In 1978, Frist and Massey went on to found the assisted living and retirement company, the American Retirement Corporation (NYSE:ACR), which offered marketing, management, and development assistance, and direct management of retirement community properties, with customers nationwide. It merged in 1992 with the National Retirement Corporation, and in 2006 it was acquired by Brookdale Senior Living for $1.2 billion.

Frist also founded Cumberland Heights with Robert Crichton Sr., after Robert contacted him in 1965 about starting an addiction recovery center in Tennessee. At the time, there were very few options in the southeast for treatment, and substance abuse was seen as a moral failing rather than as a disease. Dr. Frist agreed there was a clear need, and he helped lead a fundraising drive to establish the center. By year's end, more than $284,000 had been raised, and in 1966 Cumberland Heights opened its doors as the first recovery center of its kind in the region. More than half a century later, Cumberland Heights continues to operate as a successful, outcome-oriented non-profit organization committed to helping individuals struggling with substance abuse.

==Personal life==
He was married to Dorothy Cate. Tommy and Dorothy used a positive reinforcement method of parenting with their three sons and two daughters: Thomas F. Frist Jr. (physician, businessman, and philanthropist); Robert A. Frist (physician); Bill Frist (physician and U.S. Senator); Dorothy F. Boensch; and Mary F. Barfield.
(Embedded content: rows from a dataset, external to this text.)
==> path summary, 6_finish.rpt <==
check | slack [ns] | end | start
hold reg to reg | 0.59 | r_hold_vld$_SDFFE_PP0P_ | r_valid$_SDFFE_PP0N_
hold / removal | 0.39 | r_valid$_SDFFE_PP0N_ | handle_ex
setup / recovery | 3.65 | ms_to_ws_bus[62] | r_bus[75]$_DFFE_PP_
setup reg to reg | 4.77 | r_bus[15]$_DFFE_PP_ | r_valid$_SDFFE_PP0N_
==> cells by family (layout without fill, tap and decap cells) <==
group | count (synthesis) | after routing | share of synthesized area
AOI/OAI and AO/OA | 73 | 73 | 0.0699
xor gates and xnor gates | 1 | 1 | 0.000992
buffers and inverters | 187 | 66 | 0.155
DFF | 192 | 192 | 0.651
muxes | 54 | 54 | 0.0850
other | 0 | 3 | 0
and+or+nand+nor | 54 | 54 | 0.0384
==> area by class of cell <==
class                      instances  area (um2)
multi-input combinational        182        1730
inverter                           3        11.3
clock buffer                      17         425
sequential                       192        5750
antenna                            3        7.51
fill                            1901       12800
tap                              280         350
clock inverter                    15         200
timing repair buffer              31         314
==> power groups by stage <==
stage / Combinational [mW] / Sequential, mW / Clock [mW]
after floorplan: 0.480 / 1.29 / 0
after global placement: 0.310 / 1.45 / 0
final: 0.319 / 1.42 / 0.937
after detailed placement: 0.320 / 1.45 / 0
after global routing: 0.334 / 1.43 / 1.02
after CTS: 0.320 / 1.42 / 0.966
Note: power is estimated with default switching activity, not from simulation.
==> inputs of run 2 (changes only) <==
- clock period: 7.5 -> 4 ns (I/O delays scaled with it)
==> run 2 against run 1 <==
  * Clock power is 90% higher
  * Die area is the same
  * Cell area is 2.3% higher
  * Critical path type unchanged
File: config.mk
export PLATFORM = sky130hd
export DESIGN_NAME = counter_sequencer
export DESIGN_NICKNAME = d
export VERILOG_FILES = /design/src/rtl/counter_sequencer.sv
export SDC_FILE = /design/constraint.sdc
export NUM_CORES = 1
export LEC_CHECK = 0
export CAP_MARGIN = 20
export CORE_UTILIZATION = 55
export DETAILED_ROUTE_END_ITERATION = 8
export DONT_BUFFER_PORTS = 1
export GPL_TIMING_DRIVEN = 0
export PLACE_DENSITY = 0.7
export SLEW_MARGIN = 10
export SYNTH_ARGS = -nofsm -noshare
export SYNTH_HDL_FRONTEND = slang
export SYNTH_SLANG_ARGS = --single-unit
File: constraint.sdc
create_clock -name i_wb_clk -period 3.2 [get_ports i_wb_clk]
set_input_delay 0.48 -clock i_wb_clk [delete_from_list [all_inputs] [get_ports i_wb_clk]]
set_output_delay 0.48 -clock i_wb_clk [all_outputs]
set_load 0.02 [all_outputs]
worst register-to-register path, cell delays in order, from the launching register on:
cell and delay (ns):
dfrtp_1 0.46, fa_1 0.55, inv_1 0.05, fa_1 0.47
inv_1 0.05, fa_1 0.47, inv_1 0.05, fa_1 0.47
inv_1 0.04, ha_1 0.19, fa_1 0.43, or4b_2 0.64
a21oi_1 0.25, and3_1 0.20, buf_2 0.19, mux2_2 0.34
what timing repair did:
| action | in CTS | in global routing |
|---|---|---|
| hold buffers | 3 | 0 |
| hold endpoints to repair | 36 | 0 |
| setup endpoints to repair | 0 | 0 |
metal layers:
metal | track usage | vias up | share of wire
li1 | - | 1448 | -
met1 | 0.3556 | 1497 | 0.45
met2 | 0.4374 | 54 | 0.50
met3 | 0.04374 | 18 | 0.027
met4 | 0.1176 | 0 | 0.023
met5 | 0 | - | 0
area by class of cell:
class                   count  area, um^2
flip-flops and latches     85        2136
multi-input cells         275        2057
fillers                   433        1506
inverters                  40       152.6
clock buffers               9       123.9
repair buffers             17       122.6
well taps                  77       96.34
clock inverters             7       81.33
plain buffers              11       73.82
<file path="config.mk">
export PLATFORM = sky130hd
export DESIGN_NAME = settle_timer
export DESIGN_NICKNAME = d
export VERILOG_FILES = /design/src/rtl/settle_timer.sv
export SDC_FILE = /design/constraint.sdc
export NUM_CORES = 1
export LEC_CHECK = 0
export CORE_AREA = 5 5 42 44
export CTS_CLUSTER_DIAMETER = 150
export CTS_CLUSTER_SIZE = 16
export DETAILED_ROUTE_END_ITERATION = 12
export DIE_AREA = 0 0 47 49
export SYNTH_ARGS = -nofsm -noshare
export SYNTH_HDL_FRONTEND = slang
export SYNTH_SLANG_ARGS = --single-unit
</file>
<file path="constraint.sdc">
create_clock -name clk -period 1.4 [get_ports clk]
set_input_delay 0.21 -clock clk [delete_from_list [all_inputs] [get_ports clk]]
set_output_delay 0.21 -clock clk [all_outputs]
set_load 0.02 [all_outputs]
</file>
In a letter addressed "For my family and future generations with great love," dated his 87th birthday, Frist writes, "I believe there is a God and in Jesus Christ. The only prayer I ever pray is thanking God for all the blessing I have . . . God in his wisdom, knows what you need." Frist grew up in the Presbyterian Church in Meridian, Mississippi, where he claims to have never missed a Sunday from age three to eighteen.

==Death==
Dr. Thomas F. Frist Sr. died in Nashville on January 4, 1998 and is interred at Mount Olivet Cemetery.